Non-Equilibrium Relativistic Core Collapse of Self-Interacting Dark Matter Halos -- Limits On Seed Black Hole Mass

TL;DR

This paper models the relativistic collapse of self-interacting dark matter halos to understand seed black hole formation, revealing that additional mechanisms are needed for sufficiently massive SMBH seeds.

Contribution

It introduces the Misner-Sharp formalism into SIDM halo modeling, incorporating relativistic effects and analyzing late-stage collapse behavior.

Findings

Relativistic effects enable tracking to apparent horizon formation.

Late-stage collapse involves outward heat flux causing outer envelope expansion.
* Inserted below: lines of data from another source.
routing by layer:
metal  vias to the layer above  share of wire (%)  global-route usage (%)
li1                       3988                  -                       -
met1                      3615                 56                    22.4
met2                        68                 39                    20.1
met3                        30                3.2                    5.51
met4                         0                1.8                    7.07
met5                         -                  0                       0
Background: an optimization exercise with open tools, aiming at small area, a short achievable clock period and few clock cycles. Do not read the settings as production practice.
The RTL was checked by simulation tests, not by an equivalence proof against the original design.
Power and IR drop assume default switching activity.

--- design.v ---
`default_nettype none
package plmv_pkg;
	localparam int NLAB = 16;        
	localparam int CNT_W = 24;       
	localparam int MAG_W = 39;       
	localparam int SQ_W = 54;        
	localparam int W_W = 48;         
	localparam int Q_W = 56;         
	localparam int MDIV_N = 24;                  
	localparam int PASS_T0 = MDIV_N;             
	localparam int PASS_LAT = 4;                 
	localparam int TDIV_N = 31;                  
	localparam int TDIV_T0 = PASS_T0 + PASS_LAT + 1;
	localparam int OUT_T0 = TDIV_T0 + TDIV_N;
	localparam int QRD_LAG = 3;                  
endpackage
`default_nettype wire
`default_nettype none
import plmv_pkg::*;
module plmv_div (
	input  wire logic [23:0] rem,
	input  wire logic        inbit,
	input  wire logic [23:0] den,
	output logic             ge,
	output logic [23:0]      rem_next
);
	logic [24:0] trial;
	logic [25:0] diff;
	assign trial = {rem, inbit};
	assign diff = {1'b0, trial} - {2'b0, den};
	assign ge = ~diff[25];
	assign rem_next = ge ? diff[23:0] : trial[23:0];
endmodule
`default_nettype wire
`default_nettype none
import plmv_pkg::*;
module plmv_datapath (
	input  wire logic               clk,
	input  wire logic               arst_n,
	input  wire logic               s_valid,
	output logic                    s_ready,
	input  wire logic signed [15:0] s_sample,
	input  wire logic [5:0]         s_label,
	input  wire logic               s_counted,
	input  wire logic               s_frame_end,
	output logic                    r_valid,
	input  wire logic               r_ready,
	output logic [5:0]              r_label,
	output logic signed [23:0]      r_mean,
	output logic [29:0]             r_variance,
	output logic                    r_variance_infinite,
	output logic [23:0]             r_count,
	output logic                    r_last,
	input  wire logic               cfg_valid,
	input  wire logic [6:0]         cfg_label_count
);
	logic [6:0] lcnt_q;
	logic [4:0] eff;
	always_ff @(posedge clk or negedge arst_n) begin
		if (!arst_n) lcnt_q <= 7'd16;
		else if (cfg_valid) lcnt_q <= cfg_label_count;
	end
	assign eff = (lcnt_q == 7'd0) ? 5'd1 : (lcnt_q > 7'd16) ? 5'd16 : lcnt_q[4:0];
	logic [23:0]      wh_q [NLAB];
	logic [23:0]      wl_q [NLAB];
	logic [23:0]      qh_q [NLAB];
	logic [31:0]      ql_q [NLAB];
	logic [CNT_W-1:0] n_q  [NLAB];
	logic [NLAB-1:0]  sgn_q;
	logic [NLAB-1:0]  vld_q;
	logic            rd_mode_q, rd_mode_d;
	logic [6:0]      g_q, g_d;
	logic            mdiv_q, passw_q, pass_rd_q, outw_q;
	logic [NLAB-1:0] tdiv_q;
	logic [NLAB-1:0] p_oh_q, pq_oh_q;
	logic [3:0]      p_idx_q;
	logic [4:0]      oidx_q;
	logic [NLAB-1:0] oidx_oh_q;
	logic            rdy_q;
	logic            stall_out;
	logic            hold3;
	logic            adv;
	logic            issue;
	logic            done;
	logic            b_fe;
	assign s_ready = rdy_q;
	assign stall_out = r_valid & ~r_ready;
	assign adv = !stall_out && !hold3;
	assign issue = outw_q && (oidx_q < eff) && adv;
	always_comb begin
		rd_mode_d = rd_mode_q;
		g_d = g_q;
		if (!rd_mode_q) begin
			if (b_fe) begin
				rd_mode_d = 1'b1;
				g_d = '0;
			end
		end else if (done) begin
			rd_mode_d = 1'b0;
		end else if (g_q != '1) begin
			g_d = g_q + 1'b1;
		end
	end
	always_ff @(posedge clk or negedge arst_n) begin
		if (!arst_n) begin
			rd_mode_q <= 1'b0;
			g_q <= '0;
			mdiv_q <= 1'b0;
			passw_q <= 1'b0;
			pass_rd_q <= 1'b0;
			outw_q <= 1'b0;
			tdiv_q <= '0;
			p_oh_q <= '0;
			pq_oh_q <= '0;
			p_idx_q <= '0;
			oidx_q <= '0;
			oidx_oh_q <= 16'd1;
			rdy_q <= 1'b1;
		end else begin
			rd_mode_q <= rd_mode_d;
			g_q <= g_d;
			mdiv_q <= rd_mode_d && (g_d < 7'(MDIV_N));
			passw_q <= rd_mode_d && (g_d < 7'(OUT_T0));
			pass_rd_q <= rd_mode_d && (g_d >= 7'(PASS_T0)) && (g_d < 7'(PASS_T0 + NLAB));
			outw_q <= rd_mode_d && (g_d >= 7'(OUT_T0));
			for (int i = 0; i < NLAB; i++) begin
				tdiv_q[i] <= rd_mode_d && (g_d >= 7'(TDIV_T0 + i)) && (g_d < 7'(TDIV_T0 + i + TDIV_N));
				p_oh_q[i] <= g_d == 7'(PASS_T0 + i);
				pq_oh_q[i] <= g_d == 7'(PASS_T0 + QRD_LAG + i);
			end
			p_idx_q <= 4'(g_d - 7'(PASS_T0));
			if (s_valid && rdy_q && s_frame_end)
				rdy_q <= 1'b0;
			if (issue) begin
				oidx_q <= oidx_q + 1'b1;
				oidx_oh_q <= {oidx_oh_q[NLAB-2:0], oidx_oh_q[NLAB-1]};
			end
			if (done) begin
				oidx_q <= '0;
				oidx_oh_q <= 16'd1;
				rdy_q <= 1'b1;
			end
		end
	end
	logic               i_v, i_cnt, i_fe;
	logic [5:0]         i_lab;
	logic signed [15:0] i_smp;
	always_ff @(posedge clk or negedge arst_n) begin
		if (!arst_n) i_v <= 1'b0;
		else i_v <= s_valid & rdy_q;
	end
	always_ff @(posedge clk) begin
		i_smp <= s_sample;
		i_lab <= s_label;
		i_cnt <= s_counted;
		i_fe <= s_frame_end;
	end
	logic               a_hit, a_fe;
	logic [NLAB-1:0]    a_oh;
	logic [15:0]        a_hh, a_ll;
	logic signed [16:0] a_hl;
	logic signed [16:0] a_px, a_nx;
	logic signed [16:0] xh, xl, hh_p, hl_p, ll_p;
	assign xh = 17'(i_smp[15:8]) - (i_smp[15] ? 17'sd256 : 17'sd0);
	assign xl = {9'b0, i_smp[7:0]};
	assign hh_p = xh * xh;
	assign hl_p = xh * xl;
	assign ll_p = xl * xl;
	always_ff @(posedge clk or negedge arst_n) begin
		if (!arst_n) begin
			a_hit <= 1'b0;
			a_fe <= 1'b0;
		end else begin
			a_hit <= i_v & i_cnt & ({1'b0, i_lab} < {2'b0, eff});
			a_fe <= i_v & i_fe;
		end
	end
	always_ff @(posedge clk) begin
		for (int i = 0; i < NLAB; i++)
			a_oh[i] <= i_lab[3:0] == 4'(i);
		a_hh <= hh_p[15:0];
		a_hl <= hl_p;
		a_ll <= ll_p[15:0];
		a_px <= $signed({i_smp[15], i_smp});
		a_nx <= -$signed({i_smp[15], i_smp});
	end
	logic [NLAB-1:0]  o1_oh, o2_oh;
	logic [NLAB-1:0]  s_wh, s_wl, s_qh, s_ql, s_n, s_s;
	logic [23:0]      rd_wh, rd_wl, rd_qh;
	logic [31:0]      rd_ql;
	logic [CNT_W-1:0] rd_n;
	logic             rd_s;
	always_comb begin
		if (!rd_mode_q) begin
			s_wh = a_oh;
			s_wl = a_oh;
			s_qh = a_oh;
			s_ql = a_oh;
			s_n = a_oh;
			s_s = a_oh;
		end else if (passw_q) begin
			s_wh = p_oh_q;
			s_wl = p_oh_q;
			s_n = p_oh_q;
			s_qh = pq_oh_q;
			s_ql = pq_oh_q;
			s_s = p_oh_q;
		end else begin
			s_wh = o1_oh;
			s_wl = oidx_oh_q;
			s_qh = oidx_oh_q;
			s_ql = o2_oh;
			s_n = o1_oh;
			s_s = o2_oh;
		end
	end
	always_comb begin
		rd_wh = '0;
		rd_wl = '0;
		rd_qh = '0;
		rd_ql = '0;
		rd_n = '0;
		rd_s = 1'b0;
		for (int i = 0; i < NLAB; i++) begin
			rd_wh = rd_wh | ({24{s_wh[i] & vld_q[i]}} & wh_q[i]);
			rd_wl = rd_wl | ({24{s_wl[i] & vld_q[i]}} & wl_q[i]);
			rd_qh = rd_qh | ({24{s_qh[i] & vld_q[i]}} & qh_q[i]);
			rd_ql = rd_ql | ({32{s_ql[i] & vld_q[i]}} & ql_q[i]);
			rd_n = rd_n | ({CNT_W{s_n[i] & vld_q[i]}} & n_q[i]);
			rd_s = rd_s | (s_s[i] & vld_q[i] & sgn_q[i]);
		end
	end
	logic               b_hit, b_sat;
	logic [NLAB-1:0]    b_oh;
	logic [30:0]        b_sq;
	logic signed [16:0] b_xe, b_nxe;
	logic [MAG_W-1:0]   b_mag;
	logic               b_sgn;
	logic [SQ_W-1:0]    b_sqs;
	logic [CNT_W-1:0]   b_n;
	logic signed [31:0] sq_full;
	logic               c_we;
	logic [MAG_W-1:0]   c_mag;
	logic               c_sgn;
	logic [SQ_W-1:0]    c_sqs;
	logic [CNT_W-1:0]   c_n;
	logic               fwd;
	logic               sgn_b;
	assign sq_full = ($signed({16'b0, a_hh}) <<< 16) + ($signed({{15{a_hl[16]}}, a_hl}) <<< 9)
		+ $signed({16'b0, a_ll});
	assign fwd = c_we && ((b_oh & a_oh) != '0);
	assign sgn_b = fwd ? c_sgn : rd_s;
	always_ff @(posedge clk or negedge arst_n) begin
		if (!arst_n) begin
			b_hit <= 1'b0;
			b_fe <= 1'b0;
		end else begin
			b_hit <= a_hit;
			b_fe <= a_fe;
		end
	end
	always_ff @(posedge clk) begin
		b_oh <= a_oh;
		b_sq <= sq_full[30:0];
		b_xe <= sgn_b ? a_nx : a_px;
		b_nxe <= sgn_b ? a_px : a_nx;
		b_sgn <= sgn_b;
		if (fwd) begin
			b_mag <= c_mag;
			b_sqs <= c_sqs;
			b_n <= c_n;
			b_sat <= b_n == 24'hfffffe;
		end else begin
			b_mag <= {rd_wh[22:0], rd_wl[23:8]};
			b_sqs <= {rd_qh[21:0], rd_ql};
			b_n <= rd_n;
			b_sat <= rd_n == 24'hffffff;
		end
	end
	logic signed [40:0] t1;
	logic signed [16:0] t2;
	logic               tneg;
	assign t1 = $signed({2'b0, b_mag}) + 41'(b_xe);
	assign t2 = b_nxe - $signed(b_mag[16:0]);
	assign tneg = t1[40];
	assign c_we = b_hit && !b_sat;
	assign c_mag = tneg ? {22'b0, t2} : t1[MAG_W-1:0];
	assign c_sgn = b_sgn ^ tneg;
	assign c_sqs = b_sqs + {23'b0, b_sq};
	assign c_n = b_n + 1'b1;
	logic             p1_v, p2_v, p3_v, p4_v;
	logic [3:0]       p1_idx, p2_idx, p3_idx;
	logic [NLAB-1:0]  p4_oh;
	logic [23:0]      p1_rm, p2_rm;
	logic [7:0]       p1_f8;
	logic [15:0]      p1_q0, p2_q0, p3_q0;
	logic [23:0]      p1_n;
	logic [31:0]      p2_kn;
	logic [23:0]      p3_r0, p4_r0;
	logic [31:0]      p4_ph, p4_pl;
	logic [SQ_W-1:0]  p4_Q;
	logic [31:0]      p3_sum;
	logic [SQ_W-1:0]  p_t;
	assign p3_sum = p2_kn + {8'b0, p2_rm};
	assign p_t = p4_Q - {13'b0, p4_ph, 9'b0} - {21'b0, p4_pl, 1'b0};
	always_ff @(posedge clk or negedge arst_n) begin
		if (!arst_n) begin
			p1_v <= 1'b0;
			p2_v <= 1'b0;
			p3_v <= 1'b0;
			p4_v <= 1'b0;
		end else begin
			p1_v <= pass_rd_q;
			p2_v <= p1_v;
			p3_v <= p2_v;
			p4_v <= p3_v;
		end
	end
	always_ff @(posedge clk) begin
		p1_idx <= p_idx_q;
		p1_rm <= rd_wh;
		p1_f8 <= rd_wl[7:0];
		p1_q0 <= rd_wl[23:8];
		p1_n <= rd_n;
		p2_idx <= p1_idx;
		p2_rm <= p1_rm;
		p2_q0 <= p1_q0;
		p2_kn <= p1_f8 * p1_n;
		p3_idx <= p2_idx;
		p3_q0 <= p2_q0;
		p3_r0 <= p3_sum[31:8];
		for (int i = 0; i < NLAB; i++)
			p4_oh[i] <= p3_idx == 4'(i);
		p4_r0 <= p3_r0;
		p4_ph <= p3_q0[15:8] * p3_r0;
		p4_pl <= p3_q0[7:0] * p3_r0;
		p4_Q <= {rd_qh[21:0], rd_ql};
	end
	logic [23:0] bus_wh, bus_qh;
	logic [31:0] bus_ql;
	assign bus_wh = p4_v ? {1'b0, p_t[53:31]} : {1'b0, c_mag[38:16]};
	assign bus_qh = p4_v ? p4_r0 : {2'b0, c_sqs[53:32]};
	assign bus_ql = p4_v ? {p_t[30:0], 1'b0} : c_sqs[31:0];
	for (genvar i = 0; i < NLAB; i++) begin : g_slot
		logic        we_acc, we;
		logic        ge;
		logic [23:0] rem_next;
		assign we_acc = c_we && b_oh[i];
		assign we = we_acc || (p4_v && p4_oh[i]);
		plmv_div u_div (
			.rem      (wh_q[i]),
			.inbit    (mdiv_q ? wl_q[i][23] : ql_q[i][31]),
			.den      (n_q[i]),
			.ge       (ge),
			.rem_next (rem_next)
		);
		always_ff @(posedge clk) begin
			if (we)
				wh_q[i] <= bus_wh;
			else if (mdiv_q || tdiv_q[i])
				wh_q[i] <= rem_next;
			if (we_acc)
				wl_q[i] <= {c_mag[15:0], 8'b0};
			else if (mdiv_q)
				wl_q[i] <= {wl_q[i][22:0], ge};
			if (we)
				qh_q[i] <= bus_qh;
			if (we)
				ql_q[i] <= bus_ql;
			else if (tdiv_q[i])
				ql_q[i] <= {ql_q[i][30:0], ge};
			if (we_acc) begin
				n_q[i] <= c_n;
				sgn_q[i] <= c_sgn;
			end
		end
		always_ff @(posedge clk or negedge arst_n) begin
			if (!arst_n)
				vld_q[i] <= 1'b0;
			else if (done)
				vld_q[i] <= 1'b0;
			else if (we_acc)
				vld_q[i] <= 1'b1;
		end
	end
	logic             o1_v, o2_v, o3_v;
	logic [3:0]       o1_idx, o2_idx, o3_idx;
	logic             o1_last, o2_last, o3_last;
	logic [23:0]      o1_qm, o2_qm, o3_qm;
	logic [23:0]      o1_r0, o2_r0, o3_r0;
	logic [31:0]      o2_r0f8;
	logic [23:0]      o2_b, o2_n, o3_b, o3_n;
	logic [15:0]      o2_qhh, o2_qhl, o2_qll;
	logic [31:0]      o3_qq, o3_a;
	logic             o3_s;
	logic             o3_cf, o3_und;
	logic [32:0]      d_c;
	logic [33:0]      d1_c;
	assign d_c = {1'b0, o2_b, 8'b0} - {1'b0, o2_r0f8};
	assign d1_c = {2'b0, o2_b, 8'b0} - {2'b0, o2_r0f8} - {10'b0, o2_n};
	always_ff @(posedge clk or negedge arst_n) begin
		if (!arst_n) begin
			o1_v <= 1'b0;
			o2_v <= 1'b0;
			o3_v <= 1'b0;
		end else if (adv) begin
			o1_v <= issue;
			o2_v <= o1_v;
			o3_v <= o2_v;
		end
	end
	always_ff @(posedge clk) begin
		if (adv) begin
			o1_idx <= oidx_q[3:0];
			o1_oh <= oidx_oh_q;
			o1_last <= (oidx_q == eff - 5'd1);
			o1_qm <= rd_wl;
			o1_r0 <= rd_qh;
			o2_idx <= o1_idx;
			o2_oh <= o1_oh;
			o2_last <= o1_last;
			o2_qm <= o1_qm;
			o2_r0 <= o1_r0;
			o2_b <= rd_wh;
			o2_n <= rd_n;
			o2_r0f8 <= o1_r0 * o1_qm[7:0];
			o2_qhh <= o1_qm[23:16] * o1_qm[23:16];
			o2_qhl <= o1_qm[23:16] * o1_qm[15:8];
			o2_qll <= o1_qm[15:8] * o1_qm[15:8];
			o3_idx <= o2_idx;
			o3_last <= o2_last;
			o3_qm <= o2_qm;
			o3_r0 <= o2_r0;
			o3_b <= o2_b;
			o3_n <= o2_n;
			o3_a <= rd_ql;
			o3_s <= rd_s;
			o3_qq <= {o2_qhh, 16'b0} + {7'b0, o2_qhl, 9'b0} + {16'b0, o2_qll};
			o3_cf <= d_c[32];
			o3_und <= !d_c[32] && d1_c[33] && (o2_r0 != '0);
		end
	end
	logic               sl_busy, sl_done, sl_av;
	logic [4:0]         sl_k;
	logic signed [49:0] sl_acc;
	logic signed [25:0] sl_add;
	logic               sl_c;
	assign hold3 = o3_v && o3_und && !sl_done;
	assign sl_c = sl_acc > 50'sd0;
	always_ff @(posedge clk or negedge arst_n) begin
		if (!arst_n) begin
			sl_busy <= 1'b0;
			sl_done <= 1'b0;
			sl_av <= 1'b0;
		end else if (hold3) begin
			if (!sl_busy) begin
				sl_busy <= 1'b1;
				sl_av <= 1'b0;
			end else begin
				sl_av <= 1'b1;
				if (sl_av && sl_k == 5'd31) begin
					sl_busy <= 1'b0;
					sl_done <= 1'b1;
				end
			end
		end else if (adv) begin
			sl_done <= 1'b0;
		end
	end
	always_ff @(posedge clk) begin
		if (hold3) begin
			if (!sl_busy) begin
				sl_k <= 5'd23;
				sl_acc <= '0;
			end else begin
				sl_k <= sl_k - 1'b1;
				sl_add <= (o3_r0[sl_k] ? $signed({2'b0, o3_r0}) : 26'sd0)
					- (o3_b[sl_k] ? $signed({2'b0, o3_n}) : 26'sd0);
				if (sl_av)
					sl_acc <= (sl_acc <<< 1) + 50'(sl_add);
			end
		end
	end
	logic        corr;
	logic [31:0] v0, v1;
	logic [23:0] mean_c;
	assign corr = o3_und ? sl_c : o3_cf;
	assign v0 = o3_a - o3_qq;
	assign v1 = o3_a - o3_qq - 32'd1;
	assign mean_c = o3_s ? -o3_qm : o3_qm;
	assign done = o3_v && o3_last && adv;
	always_ff @(posedge clk or negedge arst_n) begin
		if (!arst_n) r_valid <= 1'b0;
		else if (!stall_out) r_valid <= o3_v && !hold3;
	end
	always_ff @(posedge clk) begin
		if (!stall_out) begin
			r_label <= {2'b0, o3_idx};
			r_mean <= (o3_n == '0) ? 24'd0 : mean_c;
			r_variance <= (o3_n < 24'd2) ? 30'd0 : (corr ? v1[29:0] : v0[29:0]);
			r_variance_infinite <= o3_n < 24'd2;
			r_count <= o3_n;
			r_last <= o3_last;
		end
	end
endmodule
`default_nettype wire
`default_nettype none
import plmv_pkg::*;
module per_label_mean_variance (
	input  wire logic               clk,
	input  wire logic               arst_n,
	input  wire logic               s_valid,
	output logic                    s_ready,
	input  wire logic signed [15:0] s_sample,
	input  wire logic [5:0]         s_label,
	input  wire logic               s_counted,
	input  wire logic               s_frame_end,
	output logic                    r_valid,
	input  wire logic               r_ready,
	output logic [5:0]              r_label,
	output logic signed [23:0]      r_mean,
	output logic [29:0]             r_variance,
	output logic                    r_variance_infinite,
	output logic [23:0]             r_count,
	output logic                    r_last,
	input  wire logic               cfg_valid,
	output logic                    cfg_ready,
	input  wire logic [6:0]         cfg_label_count
);
	assign cfg_ready = 1'b1;
	plmv_datapath u_dp (
		.clk                 (clk),
		.arst_n              (arst_n),
		.s_valid             (s_valid),
		.s_ready             (s_ready),
		.s_sample            (s_sample),
		.s_label             (s_label),
		.s_counted           (s_counted),
		.s_frame_end         (s_frame_end),
		.r_valid             (r_valid),
		.r_ready             (r_ready),
		.r_label             (r_label),
		.r_mean              (r_mean),
		.r_variance          (r_variance),
		.r_variance_infinite (r_variance_infinite),
		.r_count             (r_count),
		.r_last              (r_last),
		.cfg_valid           (cfg_valid),
		.cfg_label_count     (cfg_label_count)
	);
endmodule
`default_nettype wire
Seed black hole mass at horizon formation is about 3×10⁻⁸ of halo mass.

Abstract

Recent observations of supermassive black holes (SMBHs) at high redshifts pose challenges to standard seeding mechanisms. Among competing models, the collapse of self-interacting dark matter (SIDM) halos provide a plausible explanation for early SMBH formation. While previous studies on modeling the gravothermal collapse of SIDM halos have primarily focused on non-relativistic evolution under the assumption of hydrostatic equilibrium, We advance this framework by relaxing the equilibrium assumption and additionally incorporating general-relativistic effects. To this end, we introduce the Misner-Sharp formalism to the SIDM context for the first time. Our model reproduces the standard hydrostatic models in the early long-mean-free-path (LMFP) regime, but displays interesting distinct behavior in the late short-mean-free-path (SMFP) regime, where intense outward heat flux drives a rapid expansion of the outer envelope, removing mass from the core and significantly decelerating the collapse. Our general relativistic treatment enables us to follow halo evolution to the final stage when the apparent horizon forms. Our simulation yields a seed black hole mass of approximately $3\times10^{-8}$ of the halo mass at horizon formation, suggesting that additional mechanisms such as baryonic effects are critical for seeding black holes that are sufficiently massive to account for SMBHs in the early Universe.